• **INSTRUCTIONS FOR THE TASK**
Copy out, word for word, the lines from the start of the data below through the line containing "Clock inverter,54,696", and no others.

Data records:
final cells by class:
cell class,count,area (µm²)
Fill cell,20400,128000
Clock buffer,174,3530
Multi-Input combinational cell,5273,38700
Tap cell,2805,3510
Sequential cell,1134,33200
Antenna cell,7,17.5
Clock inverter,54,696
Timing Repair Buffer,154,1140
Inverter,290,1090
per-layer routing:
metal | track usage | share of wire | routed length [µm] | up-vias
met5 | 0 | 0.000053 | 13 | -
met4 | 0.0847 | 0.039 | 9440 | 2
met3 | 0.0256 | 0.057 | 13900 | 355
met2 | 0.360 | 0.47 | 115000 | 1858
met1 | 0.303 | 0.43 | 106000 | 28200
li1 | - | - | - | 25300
[src/hdl/jads_pkg.sv]
package jads_pkg;

  localparam int unsigned SampleBits     = 12;
  localparam int unsigned FullScaleBits  = 12;
  localparam int unsigned RatioBits      = 8;
  localparam int unsigned CfgDataBits    = 12;
  localparam int unsigned SumBits        = 20;
  localparam int unsigned CountBits      = 9;
  localparam int unsigned OffsetBits     = 12;
  localparam int unsigned CalibSamples   = 16;
  localparam int unsigned FracBits       = 8;
  localparam int unsigned ScaledBits     = SampleBits + FracBits;
  localparam int unsigned UpperBits      = ScaledBits + 1;
  localparam int unsigned FactorBits     = RatioBits + 1;
  localparam int unsigned Num100Bits     = ScaledBits + 7;
  localparam int unsigned DvdBits        = Num100Bits + FracBits;
  localparam int unsigned StepBits       = $clog2(DvdBits);
  localparam int unsigned PctBits        = 16;
  localparam int unsigned InDataBits     = 16;
  localparam int unsigned InUserBits     = 2;
  localparam int unsigned OutUserBits    = 3;

  localparam logic [PctBits-1:0]       PctFull        = 16'd25600;
  localparam logic [FullScaleBits-1:0] FullScaleReset = 12'd4095;
  localparam logic [RatioBits-1:0]     RatioReset     = 8'd26;

  typedef enum logic [0:0] {
    CFG_FULL_SCALE     = 1'b0,
    CFG_DEADZONE_RATIO = 1'b1
  } cfg_idx_e;

  typedef enum logic [0:0] {
    ACT_CALIB   = 1'b0,
    ACT_MEASURE = 1'b1
  } action_e;

  typedef enum logic [2:0] {
    ST_IDLE,
    ST_PROD,
    ST_CLASS,
    ST_DIV,
    ST_SAT,
    ST_FINISH
  } state_e;

endpackage
==> src/hw/rtl/swcc_front.sv <==
// ----------------------------------------------------------------------------
// swcc_front: request intake and queue
// Accepts commands into a two-entry queue and feeds the back end one word.
// ----------------------------------------------------------------------------
module swcc_front (
  input  logic          clk,
  input  logic          rst,
  input  logic          start,
  input  logic          func,
  input  logic [31:0]   address,
  output logic          busy,
  output swcc_pkg::req_t req,
  output logic          req_valid,
  input  logic          req_take
);
  import swcc_pkg::*;

  req_t       q [2];
  logic       rd_ptr;
  logic       wr_ptr;
  logic [1:0] count;
  logic       push;

  assign busy      = (count == 2'd2);
  assign push      = start && !busy;
  assign req_valid = (count != 2'd0);
  assign req       = q[rd_ptr];

  // store accepted words
  always_ff @(posedge clk) begin
    if (push) begin
      q[wr_ptr] <= '{is_write: func, address: address};
    end
  end

  // advance pointers and count
  always_ff @(posedge clk) begin
    if (rst) begin
      rd_ptr <= 1'b0;
      wr_ptr <= 1'b0;
      count  <= 2'd0;
    end else begin
      if (push) wr_ptr <= ~wr_ptr;
      if (req_take) rd_ptr <= ~rd_ptr;
      count <= count + {1'b0, push} - {1'b0, req_take};
    end
  end

  a_take_valid: assert property (@(posedge clk) disable iff (rst) req_take |-> req_valid)
    else $error("take from empty queue");
  a_no_over: assert property (@(posedge clk) disable iff (rst) count != 2'd3)
    else $error("queue overflow");
  a_full_busy: assert property (@(posedge clk) disable iff (rst)
    (count == 2'd2 && !req_take) |=> busy)
    else $error("full queue not busy");

endmodule
--- src/rtl/core/hbpli_penc.sv ---
// Shared priority encoder: highest or lowest set bit of a word.
module hbpli_penc import hbpli_pkg::*; (
  input  logic [WORD_BITS-1:0] word,
  input  logic                 low,
  output penc_res_t            res
);

  logic [WORD_BITS-1:0] src;
  logic [WORD_BITS-1:0] w;
  logic [BIT_IDX_W-1:0] top;

  always_comb begin
    for (int k = 0; k < WORD_BITS; k++) begin
      src[k] = low ? word[WORD_BITS-1-k] : word[k];
    end
    // binary search: upper half nonzero sets this position bit
    w   = src;
    top = '0;
    for (int l = BIT_IDX_W - 1; l >= 0; l--) begin
      if ((w >> (1 << l)) != '0) begin
        top[l] = 1'b1;
        w      = w >> (1 << l);
      end
    end
    res.any = |word;
    res.pos = low ? (BIT_IDX_W'(WORD_BITS - 1) - top) : top;
  end

endmodule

• **SOLUTION BELOW**
final cells by class:
cell class,count,area (µm²)
Fill cell,20400,128000
Clock buffer,174,3530
Multi-Input combinational cell,5273,38700
Tap cell,2805,3510
Sequential cell,1134,33200
Antenna cell,7,17.5
Clock inverter,54,696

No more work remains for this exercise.